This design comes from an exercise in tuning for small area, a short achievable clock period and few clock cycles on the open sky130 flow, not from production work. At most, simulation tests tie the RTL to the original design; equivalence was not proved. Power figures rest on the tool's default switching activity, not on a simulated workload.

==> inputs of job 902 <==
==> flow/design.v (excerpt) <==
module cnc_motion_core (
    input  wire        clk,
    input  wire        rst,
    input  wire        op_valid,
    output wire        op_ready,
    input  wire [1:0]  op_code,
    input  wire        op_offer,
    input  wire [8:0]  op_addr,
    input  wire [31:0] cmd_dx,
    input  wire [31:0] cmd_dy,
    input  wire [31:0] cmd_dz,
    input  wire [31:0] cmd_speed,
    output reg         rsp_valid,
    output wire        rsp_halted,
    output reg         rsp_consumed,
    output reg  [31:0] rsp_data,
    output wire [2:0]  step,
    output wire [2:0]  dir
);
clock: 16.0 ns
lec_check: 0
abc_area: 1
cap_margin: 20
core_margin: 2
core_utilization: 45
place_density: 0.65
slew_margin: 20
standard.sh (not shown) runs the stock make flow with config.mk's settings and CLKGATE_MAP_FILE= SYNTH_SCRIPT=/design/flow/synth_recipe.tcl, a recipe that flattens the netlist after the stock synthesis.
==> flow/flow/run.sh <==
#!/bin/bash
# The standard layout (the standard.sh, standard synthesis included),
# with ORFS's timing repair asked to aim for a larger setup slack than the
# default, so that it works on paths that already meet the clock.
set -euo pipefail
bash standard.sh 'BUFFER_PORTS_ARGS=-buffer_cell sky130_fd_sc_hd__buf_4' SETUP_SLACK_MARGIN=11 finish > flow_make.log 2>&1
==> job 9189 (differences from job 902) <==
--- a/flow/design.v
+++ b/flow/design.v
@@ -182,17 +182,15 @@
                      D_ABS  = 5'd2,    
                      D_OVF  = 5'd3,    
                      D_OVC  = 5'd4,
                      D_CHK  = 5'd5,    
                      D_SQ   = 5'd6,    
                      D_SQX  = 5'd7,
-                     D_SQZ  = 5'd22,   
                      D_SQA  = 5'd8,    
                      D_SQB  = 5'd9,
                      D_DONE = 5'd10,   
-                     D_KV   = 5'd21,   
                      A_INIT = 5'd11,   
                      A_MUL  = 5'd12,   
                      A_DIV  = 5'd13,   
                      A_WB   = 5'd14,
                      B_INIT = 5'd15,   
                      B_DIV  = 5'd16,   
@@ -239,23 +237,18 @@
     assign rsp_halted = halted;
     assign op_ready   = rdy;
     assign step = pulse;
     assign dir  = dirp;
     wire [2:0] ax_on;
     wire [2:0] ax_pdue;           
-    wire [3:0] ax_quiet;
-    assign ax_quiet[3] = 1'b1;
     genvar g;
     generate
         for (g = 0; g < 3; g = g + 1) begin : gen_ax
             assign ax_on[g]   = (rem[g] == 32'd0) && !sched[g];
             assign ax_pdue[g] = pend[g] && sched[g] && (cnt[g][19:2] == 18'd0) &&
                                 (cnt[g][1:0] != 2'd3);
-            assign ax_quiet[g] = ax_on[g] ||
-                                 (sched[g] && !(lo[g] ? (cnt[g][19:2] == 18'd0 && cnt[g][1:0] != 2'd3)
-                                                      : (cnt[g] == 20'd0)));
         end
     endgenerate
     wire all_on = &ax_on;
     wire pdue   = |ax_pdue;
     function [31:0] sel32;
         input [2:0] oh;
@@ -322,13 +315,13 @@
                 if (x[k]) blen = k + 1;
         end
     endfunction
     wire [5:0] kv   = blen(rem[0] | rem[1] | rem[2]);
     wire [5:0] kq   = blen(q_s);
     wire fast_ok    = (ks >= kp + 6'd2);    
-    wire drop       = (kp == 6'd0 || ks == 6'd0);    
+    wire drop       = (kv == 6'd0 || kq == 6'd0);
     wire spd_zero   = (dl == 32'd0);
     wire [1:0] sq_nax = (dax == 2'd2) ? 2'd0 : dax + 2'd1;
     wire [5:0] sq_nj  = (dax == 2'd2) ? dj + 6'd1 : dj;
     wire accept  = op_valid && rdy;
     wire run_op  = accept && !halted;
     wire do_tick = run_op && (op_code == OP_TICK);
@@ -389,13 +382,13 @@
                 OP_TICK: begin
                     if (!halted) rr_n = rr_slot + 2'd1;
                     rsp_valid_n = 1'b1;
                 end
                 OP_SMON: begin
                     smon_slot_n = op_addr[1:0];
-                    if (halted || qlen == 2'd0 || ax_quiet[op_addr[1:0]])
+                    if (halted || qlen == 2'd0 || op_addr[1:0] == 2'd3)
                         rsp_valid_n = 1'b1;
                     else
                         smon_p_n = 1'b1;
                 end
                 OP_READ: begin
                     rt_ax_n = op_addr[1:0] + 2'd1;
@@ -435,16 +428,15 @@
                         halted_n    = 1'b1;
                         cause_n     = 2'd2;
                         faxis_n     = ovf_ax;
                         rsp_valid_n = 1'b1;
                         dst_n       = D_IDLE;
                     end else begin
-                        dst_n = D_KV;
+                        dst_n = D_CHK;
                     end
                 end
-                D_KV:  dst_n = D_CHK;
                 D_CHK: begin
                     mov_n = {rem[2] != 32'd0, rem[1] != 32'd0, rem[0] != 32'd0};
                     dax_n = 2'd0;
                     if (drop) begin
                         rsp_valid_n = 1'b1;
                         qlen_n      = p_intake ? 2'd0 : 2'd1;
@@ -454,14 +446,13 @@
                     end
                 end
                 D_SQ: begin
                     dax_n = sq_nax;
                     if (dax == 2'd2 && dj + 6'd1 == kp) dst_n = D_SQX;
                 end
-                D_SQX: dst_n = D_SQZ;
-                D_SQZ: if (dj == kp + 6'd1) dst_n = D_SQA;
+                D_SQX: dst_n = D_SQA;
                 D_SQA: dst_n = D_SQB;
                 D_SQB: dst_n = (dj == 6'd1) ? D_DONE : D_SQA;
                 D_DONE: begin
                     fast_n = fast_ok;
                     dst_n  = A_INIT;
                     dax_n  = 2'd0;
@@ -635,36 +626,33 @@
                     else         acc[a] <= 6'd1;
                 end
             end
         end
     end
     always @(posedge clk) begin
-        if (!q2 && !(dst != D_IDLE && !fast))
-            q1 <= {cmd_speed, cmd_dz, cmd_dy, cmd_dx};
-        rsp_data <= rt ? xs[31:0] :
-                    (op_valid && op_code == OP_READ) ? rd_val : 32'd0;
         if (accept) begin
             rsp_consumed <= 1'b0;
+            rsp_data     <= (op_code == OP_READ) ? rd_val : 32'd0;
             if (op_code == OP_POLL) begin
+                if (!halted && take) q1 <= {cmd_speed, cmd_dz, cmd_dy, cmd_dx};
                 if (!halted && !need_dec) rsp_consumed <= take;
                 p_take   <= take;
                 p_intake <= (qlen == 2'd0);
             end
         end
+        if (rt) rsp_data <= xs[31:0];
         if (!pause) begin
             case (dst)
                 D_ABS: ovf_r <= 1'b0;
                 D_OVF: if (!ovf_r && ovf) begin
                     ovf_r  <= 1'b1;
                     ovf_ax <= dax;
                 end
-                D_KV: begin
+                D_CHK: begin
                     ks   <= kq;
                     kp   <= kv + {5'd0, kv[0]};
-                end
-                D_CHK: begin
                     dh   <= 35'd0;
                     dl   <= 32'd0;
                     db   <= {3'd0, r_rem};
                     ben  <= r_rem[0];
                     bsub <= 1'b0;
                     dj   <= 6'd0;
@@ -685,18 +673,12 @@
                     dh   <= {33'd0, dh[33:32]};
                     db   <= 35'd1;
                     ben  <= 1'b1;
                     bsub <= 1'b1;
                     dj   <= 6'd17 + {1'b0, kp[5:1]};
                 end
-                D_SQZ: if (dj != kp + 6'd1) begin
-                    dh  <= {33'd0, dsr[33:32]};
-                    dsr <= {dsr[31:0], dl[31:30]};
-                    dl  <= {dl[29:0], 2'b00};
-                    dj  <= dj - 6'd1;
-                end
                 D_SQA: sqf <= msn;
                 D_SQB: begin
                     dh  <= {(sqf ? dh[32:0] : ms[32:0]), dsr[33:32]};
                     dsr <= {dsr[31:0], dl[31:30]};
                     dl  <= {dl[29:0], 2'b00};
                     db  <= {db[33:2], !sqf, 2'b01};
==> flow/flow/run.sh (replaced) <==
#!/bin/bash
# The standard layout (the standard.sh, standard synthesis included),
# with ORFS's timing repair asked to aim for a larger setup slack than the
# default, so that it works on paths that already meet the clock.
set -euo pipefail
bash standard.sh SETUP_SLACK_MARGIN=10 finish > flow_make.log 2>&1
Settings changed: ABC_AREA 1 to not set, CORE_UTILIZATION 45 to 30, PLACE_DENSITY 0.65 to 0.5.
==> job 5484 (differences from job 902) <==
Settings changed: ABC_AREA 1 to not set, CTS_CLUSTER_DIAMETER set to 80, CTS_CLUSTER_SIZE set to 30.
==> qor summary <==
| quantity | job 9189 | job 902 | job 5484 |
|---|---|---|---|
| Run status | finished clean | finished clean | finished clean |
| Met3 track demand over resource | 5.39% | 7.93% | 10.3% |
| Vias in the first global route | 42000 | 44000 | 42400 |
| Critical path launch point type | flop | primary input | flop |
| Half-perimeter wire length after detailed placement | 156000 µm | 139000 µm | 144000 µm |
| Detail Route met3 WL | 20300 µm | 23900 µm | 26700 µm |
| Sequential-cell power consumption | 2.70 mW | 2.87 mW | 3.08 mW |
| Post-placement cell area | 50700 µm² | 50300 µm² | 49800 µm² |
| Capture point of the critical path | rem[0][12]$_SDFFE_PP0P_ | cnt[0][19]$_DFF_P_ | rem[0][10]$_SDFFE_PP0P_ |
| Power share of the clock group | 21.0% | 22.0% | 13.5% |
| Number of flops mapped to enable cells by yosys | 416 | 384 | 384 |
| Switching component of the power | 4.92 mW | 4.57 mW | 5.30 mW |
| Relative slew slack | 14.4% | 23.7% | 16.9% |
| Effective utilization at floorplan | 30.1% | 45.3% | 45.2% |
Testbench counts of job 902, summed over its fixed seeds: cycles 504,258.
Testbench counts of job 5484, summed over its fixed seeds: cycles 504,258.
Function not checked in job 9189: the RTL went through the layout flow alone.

#####

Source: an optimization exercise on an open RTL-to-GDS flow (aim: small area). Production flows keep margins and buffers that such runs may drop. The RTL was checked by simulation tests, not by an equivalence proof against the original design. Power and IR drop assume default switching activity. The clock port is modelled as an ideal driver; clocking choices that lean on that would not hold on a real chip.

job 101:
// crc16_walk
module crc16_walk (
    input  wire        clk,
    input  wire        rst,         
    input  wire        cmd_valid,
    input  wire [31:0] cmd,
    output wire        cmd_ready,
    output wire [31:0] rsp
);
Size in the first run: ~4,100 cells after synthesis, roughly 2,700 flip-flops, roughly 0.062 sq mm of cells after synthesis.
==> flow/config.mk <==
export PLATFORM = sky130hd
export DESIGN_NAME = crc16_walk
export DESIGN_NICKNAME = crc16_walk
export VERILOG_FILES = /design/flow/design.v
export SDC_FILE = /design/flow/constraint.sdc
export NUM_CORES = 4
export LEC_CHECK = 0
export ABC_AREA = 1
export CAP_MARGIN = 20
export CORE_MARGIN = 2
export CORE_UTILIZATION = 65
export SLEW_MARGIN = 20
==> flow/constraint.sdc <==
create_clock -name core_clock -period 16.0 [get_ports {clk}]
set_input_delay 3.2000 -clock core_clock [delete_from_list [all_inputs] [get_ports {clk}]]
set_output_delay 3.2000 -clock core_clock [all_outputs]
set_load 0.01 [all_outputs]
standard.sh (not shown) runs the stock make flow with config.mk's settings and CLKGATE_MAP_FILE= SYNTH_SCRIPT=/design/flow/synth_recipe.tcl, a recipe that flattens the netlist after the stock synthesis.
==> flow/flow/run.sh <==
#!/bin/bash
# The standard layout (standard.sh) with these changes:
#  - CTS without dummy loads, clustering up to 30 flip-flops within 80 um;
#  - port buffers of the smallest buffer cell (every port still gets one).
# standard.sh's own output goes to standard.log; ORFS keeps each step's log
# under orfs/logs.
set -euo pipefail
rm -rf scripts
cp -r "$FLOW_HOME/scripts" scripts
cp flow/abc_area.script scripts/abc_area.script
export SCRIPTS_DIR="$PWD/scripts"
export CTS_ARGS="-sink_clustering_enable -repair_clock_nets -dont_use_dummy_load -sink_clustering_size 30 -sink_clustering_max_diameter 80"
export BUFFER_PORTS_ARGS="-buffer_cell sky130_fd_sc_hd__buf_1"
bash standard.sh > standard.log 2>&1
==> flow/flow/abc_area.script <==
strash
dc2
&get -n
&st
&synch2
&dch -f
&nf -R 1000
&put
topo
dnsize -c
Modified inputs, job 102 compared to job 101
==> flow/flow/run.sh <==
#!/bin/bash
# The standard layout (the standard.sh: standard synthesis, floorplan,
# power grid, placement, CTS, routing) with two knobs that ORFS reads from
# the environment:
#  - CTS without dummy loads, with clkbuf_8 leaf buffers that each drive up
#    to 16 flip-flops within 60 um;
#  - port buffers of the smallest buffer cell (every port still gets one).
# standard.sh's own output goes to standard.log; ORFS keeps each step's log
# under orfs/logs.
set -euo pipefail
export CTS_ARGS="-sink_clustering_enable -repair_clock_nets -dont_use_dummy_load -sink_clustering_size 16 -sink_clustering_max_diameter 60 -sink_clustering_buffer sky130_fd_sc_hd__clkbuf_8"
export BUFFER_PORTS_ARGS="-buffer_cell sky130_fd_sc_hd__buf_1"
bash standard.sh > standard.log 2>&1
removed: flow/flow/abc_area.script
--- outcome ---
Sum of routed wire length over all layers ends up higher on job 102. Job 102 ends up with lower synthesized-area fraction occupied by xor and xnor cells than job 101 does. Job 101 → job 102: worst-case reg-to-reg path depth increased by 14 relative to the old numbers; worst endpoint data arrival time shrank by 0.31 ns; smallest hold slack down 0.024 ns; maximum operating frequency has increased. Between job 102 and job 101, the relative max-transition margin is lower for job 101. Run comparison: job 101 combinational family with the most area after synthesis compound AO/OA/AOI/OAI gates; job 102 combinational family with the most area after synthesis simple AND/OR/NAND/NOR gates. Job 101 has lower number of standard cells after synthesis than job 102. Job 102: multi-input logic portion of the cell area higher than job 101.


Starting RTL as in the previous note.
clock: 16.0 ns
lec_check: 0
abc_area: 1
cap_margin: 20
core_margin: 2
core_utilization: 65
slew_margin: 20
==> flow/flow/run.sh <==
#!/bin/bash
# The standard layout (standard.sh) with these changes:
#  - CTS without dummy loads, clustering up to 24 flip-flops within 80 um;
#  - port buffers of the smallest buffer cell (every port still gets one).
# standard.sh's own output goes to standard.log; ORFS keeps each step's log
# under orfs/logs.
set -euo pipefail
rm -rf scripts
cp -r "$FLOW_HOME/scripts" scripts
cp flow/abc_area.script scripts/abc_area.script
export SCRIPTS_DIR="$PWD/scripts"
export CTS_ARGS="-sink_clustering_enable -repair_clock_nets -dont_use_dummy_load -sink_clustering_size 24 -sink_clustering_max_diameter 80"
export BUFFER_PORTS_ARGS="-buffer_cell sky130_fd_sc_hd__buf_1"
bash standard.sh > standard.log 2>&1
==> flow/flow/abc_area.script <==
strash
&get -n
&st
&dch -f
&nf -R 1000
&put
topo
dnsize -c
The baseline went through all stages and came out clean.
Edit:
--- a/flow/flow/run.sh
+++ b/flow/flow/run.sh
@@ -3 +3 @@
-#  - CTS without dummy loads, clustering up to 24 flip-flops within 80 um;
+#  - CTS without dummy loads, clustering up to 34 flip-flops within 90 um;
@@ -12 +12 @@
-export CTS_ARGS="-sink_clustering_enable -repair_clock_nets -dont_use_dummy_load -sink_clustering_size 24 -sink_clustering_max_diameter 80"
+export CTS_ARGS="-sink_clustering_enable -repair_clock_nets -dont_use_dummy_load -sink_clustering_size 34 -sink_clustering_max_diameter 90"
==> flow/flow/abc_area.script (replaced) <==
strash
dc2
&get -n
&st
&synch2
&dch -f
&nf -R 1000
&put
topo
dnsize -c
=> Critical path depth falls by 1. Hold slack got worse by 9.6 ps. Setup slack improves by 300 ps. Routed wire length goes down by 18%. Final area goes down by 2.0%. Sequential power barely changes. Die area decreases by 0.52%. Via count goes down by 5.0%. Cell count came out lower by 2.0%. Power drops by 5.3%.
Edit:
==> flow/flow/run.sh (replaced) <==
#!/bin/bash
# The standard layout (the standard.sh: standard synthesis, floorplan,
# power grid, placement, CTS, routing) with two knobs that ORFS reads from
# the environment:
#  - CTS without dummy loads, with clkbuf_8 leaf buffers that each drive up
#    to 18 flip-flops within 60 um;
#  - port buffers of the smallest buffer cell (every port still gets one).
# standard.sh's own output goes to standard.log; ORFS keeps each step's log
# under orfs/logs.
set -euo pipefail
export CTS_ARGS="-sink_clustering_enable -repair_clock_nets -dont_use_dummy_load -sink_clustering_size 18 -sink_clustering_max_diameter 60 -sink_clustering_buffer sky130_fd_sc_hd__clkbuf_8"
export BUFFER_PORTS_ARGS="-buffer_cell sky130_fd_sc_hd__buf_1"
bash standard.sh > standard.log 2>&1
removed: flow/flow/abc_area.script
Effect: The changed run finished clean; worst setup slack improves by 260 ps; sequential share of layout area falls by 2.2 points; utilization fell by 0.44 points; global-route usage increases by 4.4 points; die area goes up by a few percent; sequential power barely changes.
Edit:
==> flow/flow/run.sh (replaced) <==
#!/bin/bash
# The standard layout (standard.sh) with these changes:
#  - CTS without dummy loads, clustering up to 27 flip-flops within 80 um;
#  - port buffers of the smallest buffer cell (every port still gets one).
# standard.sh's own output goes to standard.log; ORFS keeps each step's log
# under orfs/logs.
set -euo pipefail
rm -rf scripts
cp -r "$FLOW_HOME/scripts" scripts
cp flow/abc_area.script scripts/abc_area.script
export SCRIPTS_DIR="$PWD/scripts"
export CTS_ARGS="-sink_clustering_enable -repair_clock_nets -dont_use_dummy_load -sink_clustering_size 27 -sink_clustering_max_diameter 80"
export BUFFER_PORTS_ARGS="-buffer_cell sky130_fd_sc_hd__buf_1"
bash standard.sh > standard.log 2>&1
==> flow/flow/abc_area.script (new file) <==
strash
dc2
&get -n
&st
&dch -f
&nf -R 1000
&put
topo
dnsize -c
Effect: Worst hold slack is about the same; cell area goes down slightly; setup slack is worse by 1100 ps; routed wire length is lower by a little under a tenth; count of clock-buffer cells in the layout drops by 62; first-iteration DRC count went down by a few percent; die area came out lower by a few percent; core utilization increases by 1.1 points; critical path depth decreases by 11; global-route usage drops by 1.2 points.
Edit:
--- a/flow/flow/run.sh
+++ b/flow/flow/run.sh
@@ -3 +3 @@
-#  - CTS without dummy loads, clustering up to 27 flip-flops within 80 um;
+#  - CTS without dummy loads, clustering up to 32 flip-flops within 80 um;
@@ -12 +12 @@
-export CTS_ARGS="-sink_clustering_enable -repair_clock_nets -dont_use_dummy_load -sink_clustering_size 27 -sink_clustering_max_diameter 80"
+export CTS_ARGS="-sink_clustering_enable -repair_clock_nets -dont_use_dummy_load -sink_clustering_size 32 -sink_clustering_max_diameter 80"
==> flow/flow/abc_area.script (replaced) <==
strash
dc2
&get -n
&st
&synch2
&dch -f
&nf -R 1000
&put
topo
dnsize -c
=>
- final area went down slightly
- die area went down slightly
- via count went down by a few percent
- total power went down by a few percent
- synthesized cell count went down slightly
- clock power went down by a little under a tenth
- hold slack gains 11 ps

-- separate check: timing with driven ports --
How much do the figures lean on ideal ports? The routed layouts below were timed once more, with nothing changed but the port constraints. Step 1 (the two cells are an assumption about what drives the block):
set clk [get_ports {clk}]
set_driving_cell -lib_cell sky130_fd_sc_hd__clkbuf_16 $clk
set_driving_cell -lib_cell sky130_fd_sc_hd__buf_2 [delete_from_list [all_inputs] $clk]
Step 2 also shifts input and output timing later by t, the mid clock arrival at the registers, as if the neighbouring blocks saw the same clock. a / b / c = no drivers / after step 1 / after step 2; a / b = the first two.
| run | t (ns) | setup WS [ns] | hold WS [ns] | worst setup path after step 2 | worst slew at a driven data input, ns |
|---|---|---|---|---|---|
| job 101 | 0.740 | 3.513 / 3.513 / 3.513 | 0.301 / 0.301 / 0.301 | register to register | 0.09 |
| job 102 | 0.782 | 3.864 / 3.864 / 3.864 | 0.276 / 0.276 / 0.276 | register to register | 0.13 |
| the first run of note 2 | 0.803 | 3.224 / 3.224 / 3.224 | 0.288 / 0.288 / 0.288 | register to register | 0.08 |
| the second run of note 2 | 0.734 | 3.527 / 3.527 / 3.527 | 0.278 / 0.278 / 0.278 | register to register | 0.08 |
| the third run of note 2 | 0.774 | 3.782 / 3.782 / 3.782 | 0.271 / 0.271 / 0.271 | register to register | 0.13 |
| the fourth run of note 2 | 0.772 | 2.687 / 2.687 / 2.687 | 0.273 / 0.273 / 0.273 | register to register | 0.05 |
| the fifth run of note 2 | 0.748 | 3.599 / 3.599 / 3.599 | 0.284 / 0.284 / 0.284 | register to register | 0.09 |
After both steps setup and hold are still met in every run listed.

#####

*Task item*:
Check each line above for the string "points", then copy the ones that have it.

*Your response*:
Effect: The changed run finished clean; worst setup slack improves by 260 ps; sequential share of layout area falls by 2.2 points; utilization fell by 0.44 points; global-route usage increases by 4.4 points; die area goes up by a few percent; sequential power barely changes.
Effect: Worst hold slack is about the same; cell area goes down slightly; setup slack is worse by 1100 ps; routed wire length is lower by a little under a tenth; count of clock-buffer cells in the layout drops by 62; first-iteration DRC count went down by a few percent; die area came out lower by a few percent; core utilization increases by 1.1 points; critical path depth decreases by 11; global-route usage drops by 1.2 points.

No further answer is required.